Wolvennest has offered a unique take on psychedelic black and doom metal since their formation in 2015, emphasizing the haziness and sprawling layers of psychedelia with the metal side providing some harsher accents when the music needed it. 2018’s VOID was my proper introduction to the band, and while it sometimes went on for a little too long the emphasis on repetition and build-ups resulted in some incredible atmosphere. 2020’s Temple stretched things out even further into methodical and even droning territory, and while I enjoyed it the length did prove to be a detractor and some of the songwriting felt like a retread. In the time that’s passed the band was involved in The Nest side project for Roadburn (which came out in recorded form last year), and now they’ve returned with The Dark Path To The Light. With this effort they’ve gone for a shorter and more direct assault on the senses, channeling some of the driving tempos of 2019’s Vortex EP while reaching some of their most entrancing levels to date.

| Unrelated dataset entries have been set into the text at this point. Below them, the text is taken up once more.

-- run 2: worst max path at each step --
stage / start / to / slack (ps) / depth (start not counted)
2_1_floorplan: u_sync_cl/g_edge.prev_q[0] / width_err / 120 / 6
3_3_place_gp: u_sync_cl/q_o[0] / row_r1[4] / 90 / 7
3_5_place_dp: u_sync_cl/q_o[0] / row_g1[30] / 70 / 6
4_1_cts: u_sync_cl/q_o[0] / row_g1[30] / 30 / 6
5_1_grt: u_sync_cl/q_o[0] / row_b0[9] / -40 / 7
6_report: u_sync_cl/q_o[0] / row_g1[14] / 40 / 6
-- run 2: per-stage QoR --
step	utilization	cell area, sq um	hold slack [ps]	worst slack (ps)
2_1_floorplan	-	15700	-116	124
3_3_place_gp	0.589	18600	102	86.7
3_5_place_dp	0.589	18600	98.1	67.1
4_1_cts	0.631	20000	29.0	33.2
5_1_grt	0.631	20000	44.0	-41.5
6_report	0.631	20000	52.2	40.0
### config.mk
export PLATFORM = sky130hd
export DESIGN_NAME = tod_event_sequencer
export DESIGN_NICKNAME = d
export VERILOG_FILES = /design/src/rtl/tod_event_sequencer.sv
export SDC_FILE = /design/constraint.sdc
export NUM_CORES = 1
export LEC_CHECK = 0
export ABC_CLOCK_PERIOD_IN_PS = 2700
export BUFFER_PORTS_ARGS = -buffer_cell sky130_fd_sc_hd__buf_2
export CORE_ASPECT_RATIO = 0.6
export CORE_MARGIN = 4
export CORE_UTILIZATION = 50
export DETAILED_ROUTE_END_ITERATION = 7
export PLACE_DENSITY = 0.7
export SLEW_MARGIN = 10
export SYNTH_ARGS = -nofsm -noshare
export SYNTH_HDL_FRONTEND = slang
export SYNTH_SLANG_ARGS = --single-unit
### constraint.sdc
create_clock -name clk -period 2.7 [get_ports clk]
set_input_delay 0 -clock clk [delete_from_list [all_inputs] [get_ports clk]]
set_output_delay 0 -clock clk [all_outputs]
set_load 0.05 [all_outputs]
**src/rtl/pwm_pkg.sv**
```systemverilog
// Shared definitions for the dead-time PWM gate driver.
//   DT_W_DEFAULT : default width of the dead_time input
//   pwm_state_e  : gate-driver FSM states
//   pwm_drive_t  : registered output bundle (hi, lo, dead, short_pulse)
//   drive_for()  : output decode for a given state
package pwm_pkg;

    localparam int DT_W_DEFAULT = 8;

    typedef enum logic [2:0] {
        OFF,
        LO_ON,
        DT_RISE,
        HI_ON,
        DT_FALL
    } pwm_state_e;

    typedef struct packed {
        logic hi;
        logic lo;
        logic dead;
        logic short_pulse;
    } pwm_drive_t;

    // Each gate is on in exactly one state, so hi and lo are never
    // decoded high together.
    function automatic pwm_drive_t drive_for(pwm_state_e s, logic short_flag);
        pwm_drive_t d;
        d.hi          = (s == HI_ON);
        d.lo          = (s == LO_ON);
        d.dead        = (s == DT_RISE) || (s == DT_FALL);
        d.short_pulse = short_flag;
        return d;
    endfunction

endpackage

```
**src/rtl/pwm_dt_counter.sv**
```systemverilog
// Loadable down-counter that times the dead interval.
//   clk, reset : clock, synchronous active-high reset (clears value)
//   load       : load load_val (priority over dec)
//   load_val   : interval length, already clamped to >= 1 by the caller
//   dec        : decrement by one
//   value      : current count
//   expire     : value == 1, i.e. this is the last dead cycle
module pwm_dt_counter #(
    parameter int DT_W = 8
) (
    input  logic            clk,
    input  logic            reset,
    input  logic            load,
    input  logic [DT_W-1:0] load_val,
    input  logic            dec,
    output logic [DT_W-1:0] value,
    output logic            expire
);

    always_ff @(posedge clk) begin
        if (reset) begin
            value <= '0;
        end else if (load) begin
            value <= load_val;
        end else if (dec && (value != '0)) begin
            // The zero guard keeps a stray dec from wrapping to all-ones.
            value <= value - DT_W'(1);
        end
    end

    assign expire = (value == DT_W'(1));

endmodule

```
**src/rtl/pwm_deadtime_gen.sv**
```systemverilog
// Complementary gate driver with programmable dead time.
//   clk, reset  : single clock, synchronous active-high reset
//   enable      : 0 forces both gates off on the next edge
//   pwm_in      : upstream PWM (same clock domain)
//   dead_time   : dead interval in cycles, 0 behaves as 1; latched per interval
//   pwm_hi      : high-side gate drive (registered)
//   pwm_lo      : low-side gate drive (registered)
//   dead_active : high during a dead interval (registered)
//   short_pulse : one-cycle flag when pwm_in reverted before the interval ended
module pwm_deadtime_gen
    import pwm_pkg::*;
#(
    parameter int DT_W = DT_W_DEFAULT
) (
    input  logic            clk,
    input  logic            reset,
    input  logic            enable,
    input  logic            pwm_in,
    input  logic [DT_W-1:0] dead_time,
    output logic            pwm_hi,
    output logic            pwm_lo,
    output logic            dead_active,
    output logic            short_pulse
);

    pwm_state_e      state, state_n;
    pwm_drive_t      drv_q;
    logic            short_n;
    logic            cnt_load, cnt_dec, cnt_expire;
    logic [DT_W-1:0] cnt_value;
    logic [DT_W-1:0] dt_load;

    assign dt_load = (dead_time == '0) ? DT_W'(1) : dead_time;

    pwm_dt_counter #(.DT_W(DT_W)) u_dt_counter (
        .clk      (clk),
        .reset    (reset),
        .load     (cnt_load),
        .load_val (dt_load),
        .dec      (cnt_dec),
        .value    (cnt_value),
        .expire   (cnt_expire)
    );

    always_ff @(posedge clk) begin
        if (reset) begin
            state <= OFF;
            drv_q <= '0;
        end else begin
            state <= state_n;
            // Outputs are decoded from the next state so they change on the
            // same edge as the state and never pass through combinational logic.
            drv_q <= drive_for(state_n, short_n);
        end
    end

    always_comb begin
        state_n  = state;
        cnt_load = 1'b0;
        cnt_dec  = 1'b0;
        short_n  = 1'b0;
        if (!enable) begin
            state_n = OFF;
        end else begin
            case (state)
                OFF: begin
                    // Leaving OFF into the high side still needs a full dead
                    // interval; the low side can be driven straight away.
                    if (pwm_in) begin
                        state_n  = DT_RISE;
                        cnt_load = 1'b1;
                    end else begin
                        state_n = LO_ON;
                    end
                end
                LO_ON: begin
                    if (pwm_in) begin
                        state_n  = DT_RISE;
                        cnt_load = 1'b1;
                    end
                end
                HI_ON: begin
                    if (!pwm_in) begin
                        state_n  = DT_FALL;
                        cnt_load = 1'b1;
                    end
                end
                DT_RISE: begin
                    // A reversal wins over expiry: the side we came from is
                    // re-driven and the aborted transition is flagged.
                    if (!pwm_in) begin
                        state_n = LO_ON;
                        short_n = 1'b1;
                    end else if (cnt_expire) begin
                        state_n = HI_ON;
                    end else begin
                        cnt_dec = 1'b1;
                    end
                end
                DT_FALL: begin
                    if (pwm_in) begin
                        state_n = HI_ON;
                        short_n = 1'b1;
                    end else if (cnt_expire) begin
                        state_n = LO_ON;
                    end else begin
                        cnt_dec = 1'b1;
                    end
                end
                default: state_n = OFF;
            endcase
        end
    end

    assign pwm_hi      = drv_q.hi;
    assign pwm_lo      = drv_q.lo;
    assign dead_active = drv_q.dead;
    assign short_pulse = drv_q.short_pulse;

endmodule

```
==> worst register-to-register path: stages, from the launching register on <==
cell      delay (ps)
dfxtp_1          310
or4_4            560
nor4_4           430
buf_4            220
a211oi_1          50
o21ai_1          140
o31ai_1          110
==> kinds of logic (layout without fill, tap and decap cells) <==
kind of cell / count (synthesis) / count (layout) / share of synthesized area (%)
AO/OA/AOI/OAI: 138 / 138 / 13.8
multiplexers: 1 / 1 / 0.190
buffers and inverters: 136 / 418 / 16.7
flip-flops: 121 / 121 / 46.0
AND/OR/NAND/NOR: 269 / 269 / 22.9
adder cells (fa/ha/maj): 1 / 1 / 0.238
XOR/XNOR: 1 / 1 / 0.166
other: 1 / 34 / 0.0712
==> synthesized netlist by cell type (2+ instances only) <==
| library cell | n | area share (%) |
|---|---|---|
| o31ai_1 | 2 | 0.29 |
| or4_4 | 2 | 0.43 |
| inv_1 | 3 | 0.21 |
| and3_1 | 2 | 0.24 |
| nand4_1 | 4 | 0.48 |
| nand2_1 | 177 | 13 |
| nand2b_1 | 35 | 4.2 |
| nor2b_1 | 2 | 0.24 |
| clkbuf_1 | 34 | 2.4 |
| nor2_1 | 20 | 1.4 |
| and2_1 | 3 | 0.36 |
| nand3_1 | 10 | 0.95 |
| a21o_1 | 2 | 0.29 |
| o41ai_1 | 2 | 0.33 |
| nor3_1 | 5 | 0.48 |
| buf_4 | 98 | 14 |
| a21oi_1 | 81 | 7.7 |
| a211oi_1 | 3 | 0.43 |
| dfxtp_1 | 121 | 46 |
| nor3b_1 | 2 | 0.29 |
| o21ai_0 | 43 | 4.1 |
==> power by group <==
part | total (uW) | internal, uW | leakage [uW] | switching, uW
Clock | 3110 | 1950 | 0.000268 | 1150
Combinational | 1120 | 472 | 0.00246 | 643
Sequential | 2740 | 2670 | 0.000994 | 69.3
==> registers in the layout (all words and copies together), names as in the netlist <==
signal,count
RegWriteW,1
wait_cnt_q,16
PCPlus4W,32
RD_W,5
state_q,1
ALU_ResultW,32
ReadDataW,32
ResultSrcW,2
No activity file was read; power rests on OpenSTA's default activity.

What’s impressed me about Wolvennest throughout their career is how full their sound is right from the very start. This is shown on The Dark Path To The Light through intro “Lost Civilizations”, as from the first note there’s already a haunting melody that has an air of mystery to it, encouraging the listener to dive deeper. As it builds, the drums bring in a more methodical cadence and acoustic guitars come in for a sound that feels somewhere between post rock and neofolk. Once “Adversaries” comes in, the instrumentals spend a minute or so building up more haunting layers before a driving tempo comes in and the guitars incorporate some abrasive edges that have more black metal influence. This song establishes a common theme for what is to come, the interplay of harsher, dark riffs and soaring melodies that have an ethereal tone. It’s appropriate given the title, and it makes for a listening experience that has the jaggedness and bite black metal and doom metal fans can appreciate alongside the sprawling atmosphere and entrancing nature of psychedelic rock. The brevity works well for Wolvennest, and the faster tempos and more direct approach reminds me a lot of Vortex but taken to an entirely new level. From “Deathless Love” to the title track might be the best run of songs the band has ever had, though that’s not to say the other half of the album is lacking. “Deathless Love” quickly establishes a guitar loop that has a darker edge to it, which only builds in intensity until it reaches its conclusion, keeping you on edge for its entirety. “The Timeless All and Nothing” lets more of that harshness through initially with slower black metal leads and a huge sound, but around the halfway point the psych haze breaks through and twists things into something stunning. The title track opts for the other side of the aisle, letting the melodies build into their most ethereal levels for a sound that’s powerful yet warm and inviting. There’s a level of focus and precision here that makes each moment impactful, and some of these peaks feel like what Wolvennest has been hinting at since the very beginning.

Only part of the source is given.